As a legion of NFL teams dutifully looked on, former Notre Dame linebacker Manti Te'o did his best to convince them he's worthy of a first-round pick.
At least five teams remained unmoved.
"Nice player, but not worth a first-round pick. Not in my view," said an AFC personnel man who was on hand. "It's the old saying about, 'It only takes one team to fall in love with a guy.' "
The personnel man then caught himself for a second, chuckled and said, "That's probably not the best phrase to use with Te'o, is it?"
While much of the dust has settled around Te'o regarding the odd tale of the girlfriend who never existed, the issue now is a much simpler one:
How good of a football player is Te'o? On Tuesday, he helped himself a tad by running between 4.71 and 4.75 in the 40-yard dash, much better times than he ran at the NFL scouting combine in Indianapolis in February. He also benched 225 pounds a respectable 21 times.
Still, the question remains: Was Te'o, the leader of a Notre Dame squad that got to the national championship game, a creation of media hype?
In short, is he more Rick Mirer or Tim Brown?
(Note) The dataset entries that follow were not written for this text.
File: config.mk
export PLATFORM = sky130hd
export DESIGN_NAME = uvpt_alu
export DESIGN_NICKNAME = d
export VERILOG_FILES = /design/src/hdl/assert_macros.svh /design/src/hdl/uvpt_pkg.sv /design/src/hdl/uvpt_alu.sv
export SDC_FILE = /design/constraint.sdc
export NUM_CORES = 1
export LEC_CHECK = 0
export ABC_CLOCK_PERIOD_IN_PS = 4400
export BUFFER_PORTS_ARGS = -buffer_cell sky130_fd_sc_hd__buf_2
export CAP_MARGIN = 20
export CORE_ASPECT_RATIO = 2
export CORE_MARGIN = 2
export CORE_UTILIZATION = 50
export DETAILED_ROUTE_END_ITERATION = 8
export GPL_ROUTABILITY_DRIVEN = 0
export PLACE_DENSITY = 0.85
export SETUP_SLACK_MARGIN = 0.3
export SYNTH_ARGS = -nofsm -noshare
export SYNTH_HDL_FRONTEND = slang
export SYNTH_SLANG_ARGS = --single-unit
File: constraint.sdc
create_clock -name vclk -period 4.4
set_input_delay 0 -clock vclk [all_inputs]
set_output_delay 0 -clock vclk [all_outputs]
set_load 0.02 [all_outputs]
File: src/hdl/assert_macros.svh
// assertion macros used by usable_page_translator.sv
// no dependencies; define NO_ASSERTIONS to compile them away
`ifndef ASSERT_MACROS_SVH
`define ASSERT_MACROS_SVH

`ifndef NO_ASSERTIONS

// checked on every edge outside reset
`define UVPT_ASSERT(lbl, prop, msg) \
    lbl: assert property (@(posedge i_clk) disable iff (!i_rst_n) prop) else $error(msg);

// checked on every edge, reset included
`define UVPT_ASSERT_ALWAYS(lbl, prop, msg) \
    lbl: assert property (@(posedge i_clk) prop) else $error(msg);

`else

`define UVPT_ASSERT(lbl, prop, msg)
`define UVPT_ASSERT_ALWAYS(lbl, prop, msg)

`endif

`endif

File: src/hdl/uvpt_pkg.sv
// shared types, widths and codes of the usable page translator
// no dependencies
package uvpt_pkg;

    localparam int MAX_REGIONS = 64;
    localparam int IDX_W       = $clog2(MAX_REGIONS);
    localparam int CNT_W       = $clog2(MAX_REGIONS + 1);
    localparam int FRAME_W     = 40;
    localparam int ADDR_W      = 52;
    localparam int PAGE_SHIFT  = 12;
    localparam int ACC_W       = FRAME_W + 8;
    localparam int CFG_W       = 7;

    localparam logic [1:0] OP_WRITE   = 2'd0;
    localparam logic [1:0] OP_TO_ADDR = 2'd1;
    localparam logic [1:0] OP_TO_PAGE = 2'd2;
    localparam logic [1:0] OP_TOTAL   = 2'd3;

    localparam logic [7:0] TYPE_USABLE_A = 8'd1;
    localparam logic [7:0] TYPE_USABLE_B = 8'd2;
    localparam logic [7:0] TYPE_USABLE_C = 8'd3;
    localparam logic [7:0] TYPE_USABLE_D = 8'd4;
    localparam logic [7:0] TYPE_USABLE_E = 8'd7;

    typedef struct packed {
        logic               usable;
        logic [FRAME_W-1:0] start_frame;
        logic [FRAME_W-1:0] pages;
    } t_entry;

    typedef struct packed {
        logic [ACC_W-1:0] a;
        logic [ACC_W-1:0] b;
        logic             sub;
    } t_alu_req;

    typedef struct packed {
        logic [ACC_W-1:0] res;
        logic             borrow;
    } t_alu_rsp;

    function automatic logic type_usable(input logic [7:0] t);
        return (t == TYPE_USABLE_A) || (t == TYPE_USABLE_B) || (t == TYPE_USABLE_C) ||
               (t == TYPE_USABLE_D) || (t == TYPE_USABLE_E);
    endfunction

endpackage

File: src/hdl/uvpt_alu.sv
// shared add / subtract unit with borrow flag
// depends on uvpt_pkg
module uvpt_alu (
    input  uvpt_pkg::t_alu_req i_req,
    output uvpt_pkg::t_alu_rsp o_rsp
);
    import uvpt_pkg::*;

    logic [ACC_W:0] sum;

    always_comb begin
        sum = {1'b0, i_req.a} + {1'b0, (i_req.sub ? ~i_req.b : i_req.b)}
            + {{ACC_W{1'b0}}, i_req.sub};
        o_rsp.res    = sum[ACC_W-1:0];
        o_rsp.borrow = i_req.sub & ~sum[ACC_W];
    end

endmodule

==> out/metrics.yaml <==
status: "finished clean"
setup_slack_ns: 0.815
grt_pass1_wl_um: 15200
ctsHoldBuffers: 0
cp_slowest_stage_delay_ns: 0.52
post_synth_inst_count: 443
fin_crit_sh_pct: 81.5
antenna_left: 0
nFlopsAndLatches: 0
via_per_inst: 6.04
dp_worst_setup_slack_ns: 0.847
clock_power_share_pct: 0
drt_first_iter_violations: 178
p_leak_nw: 2.02
hp-class: "in2out"
endpoint_kind: "primary output"
final_max_slew_viol_count: 0
worstSetupStartpointType: "input pin"
p_int_w: 0.000412
slew_headroom_pct: 65.5
rows: 40
yosys_warnings: 0
post_cts_resize_count: 0
drv.max_cap_violation_count: 0
hold_viol: 0
synth_cell_type_count: 51
worstSetupPathType: "in2out"
cp.required_ns: 4.40
crit_chain: "buf_2 -> buf_4 -> xor2_1 -> ha_1 -> nand2_1 -> or3_1 -> a211oi_1 -> nand4b_1 -> a211oi_1 -> o31ai_1 -> a311oi_1 -> xnor2_1 -> buf_2"
grt_pass1_vias: 3752
dr.pass1.iters: 4
io_pins: 146
drc: 0
timing.final.crit_period_ns: 3.58
cpMaxStageDelayCell: "buf_4"
syn-num-nets: 592
p_seq_share_pct: 0
postRouteWirelength_um: 9710
die_w_um: 59.9
synth_top_cell_area_share_pct: 20.5
port_buffers: 146
grt_overflow: 0
p_sw_w: 0.000660
synth.top_cells.by_count: "xor2_1, a21oi_1, ha_1, nand2_1, xnor2_1"
final_net_count: 728
vias: 3865
coreArea_um2: 6010
power_frac_comb_pct: 100.0
die_y_um: 116
rsz0062_at_grt: "no"
ys_top_cells_by_area: "ha_1, xor2_1, xnor2_1, a21oi_1, a21o_1"
clock_buffers: 0
powerDensity_nw_per_um2: 276
grt_usage_pct: 26.9
dp_hpwl_um: 8310
fin_tns_setup_ns: 0
die_area_um2: 6920
tightest_slew_ns: 0.513
max_freq_mhz: 279
multi_input_area_um2: 3020
ys_seq_area_share_pct: 0
ir_drop_uv: 140
initial_utilization_pct: 51.9
grt_max_degree: 32
postCtsSetupRepairBufs: 0
finalSetupViolCount: 0
syn_to_final_growth_pct: 24.5
synth_area_um2: 3120
critPathArrivalTime_ns: 3.58
synth.avg_cell_area_um2: 7.04
n_fill_cell: 558
synth_most_common_cell: "xor2_1"
routedWlPerCell_um: 15.2
regArea_um2: 0
worstPathMaxFanout: 31
switching_share_pct: 61.6
antenna_found_initial: 0
drive_above_1_share_pct: 26.3
synth_top_cell_by_area: "ha_1"
antenna_cells: 0
==> per-stage QoR <==
step	hold WS [ns]	instances	util, %	total power (W)	cell area, um2
after detailed placement	0.304	640	64.7	0.00106	3880
after CTS	0.304	640	64.7	0.00106	3880
after global routing	0.333	640	64.7	0.00116	3880
after floorplan	0.124	443	-	0.000750	3120
final	0.302	640	64.7	0.00107	3880
after global placement	0.298	640	64.7	0.00104	3880
==> area by class of cell <==
| class | count | share of cell area [%] |
|---|---|---|
| Timing Repair Buffer | 147 | 19.0 |
| Tap cell | 63 | 2.03 |
| Inverter | 12 | 1.16 |
| Multi-Input combinational cell | 418 | 77.8 |
==> layout by cell type (no fill, tap or decap), types with 10 or more instances in the layout <==
cell,synthesis,final
nand2_1,39,39
xor2_1,61,61
xnor2_1,31,31
nand3_1,10,10
o21ai_0,28,28
ha_1,51,51
buf_2,3,146
a21oi_1,51,51
a21o_1,26,26
inv_1,12,12
nor2_1,26,26
==> per-layer routing <==
metal	GRT usage (%)	vias up	wire length (um)
met5	0	-	0
met4	11.4	0	415
met3	1.67	36	438
met2	55.9	164	5560
met1	24.4	1783	3290
li1	-	1882	-
==> power groups by stage <==
| stage | Clock (W) | Sequential (W) | Combinational [W] |
|---|---|---|---|
| after floorplan | 0 | 0 | 0.000750 |
| after global placement | 0 | 0 | 0.00104 |
| after detailed placement | 0 | 0 | 0.00106 |
| after CTS | 0 | 0 | 0.00106 |
| after global routing | 0 | 0 | 0.00116 |
| final | 0 | 0 | 0.00107 |
==> worst paths after layout <==
| check | to | slack, ns | from | cells past startpoint |
|---|---|---|---|---|
| min | o_rsp[1] | 0.30 | i_req[49] | 3 |
| max | o_rsp[41] | 0.82 | i_req[0] | 13 |
==> kinds of logic after synthesis <==
| group | synth area share (%) |
|---|---|
| AO/OA/AOI/OAI | 32.3 |
| XOR/XNOR | 25.8 |
| adder cells (fa/ha/maj) | 21.1 |
| buffers and inverters | 3.13 |
| multiplexers | 0.321 |
| AND/OR/NAND/NOR | 17.4 |
==> worst max-delay path: cells and delay by family <==
kind	cells	cell delay, ns
AOI/OAI and AO/OA	4	1.03
buffers and inverters	3	1.12
and+or+nand+nor	3	0.73
xor gates and xnor gates	2	0.31
adders and majority gates	1	0.38
Power figures use the tool's default switching activity.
"I think he can play and he can help your defense," an AFC head coach said. "But he's a two-down player on a good team. He's not a star. If I'm taking a linebacker in the first round, I want a guy who can change my defense. Trust me, I've been wrong about linebackers before, but this guy doesn't fit the bill of what I spend a high pick on."
The good news for Te'o is that most NFL people now consider the weird story of Te'o's phone relationship to a woman he never met who died and then turned out to be a man to be a mostly dead issue.
"Our security people checked it out because he’s still on our board. There's nothing more we can find from it," the AFC personnel man said.
Likewise, an NFC defensive coordinator said that much of the attention that went with Te'o in January has died to the point that teams aren’t concerned now.
"It's going to come up if you draft him and he's worth drafting. But it's like with everything in the NFL, 'What's the next story?' " the NFC defensive coordinator said. "If you take him, he answers the questions again, you answer the questions, it's done."
OK, so does that mean you take him in the first round?
"No, he's not good enough in my view. Now, I say that and we haven't finalized our board yet. But with the upside that I see and the needs that we have just on defense alone, I wouldn't recommend that," the defensive coordinator said. "If I'm taking an inside linebacker in the first round, I want a big, intimidating hitter who can play all three downs. I want a Patrick Willis or a NaVorro Bowman. Te'o is not in their class, not by a long shot."
The problem for Te'o is that while he’s relatively athletic, he's not good enough to overcome superior players. He’s considered neither explosive enough nor quick enough to get through or around better blockers in the pros. The BCS title game performance against Alabama was a prime example.
"He got overwhelmed, just like the rest of the team," the AFC coach said. "It's one thing to get your butt whipped, it's another thing to get manhandled. He got manhandled. You can do all these pretty drills that you want and he can run whatever time he runs, but that's what I see every time I watch that game.
"I never saw that with Ray Lewis or Jonathan Vilma when I watched their tape."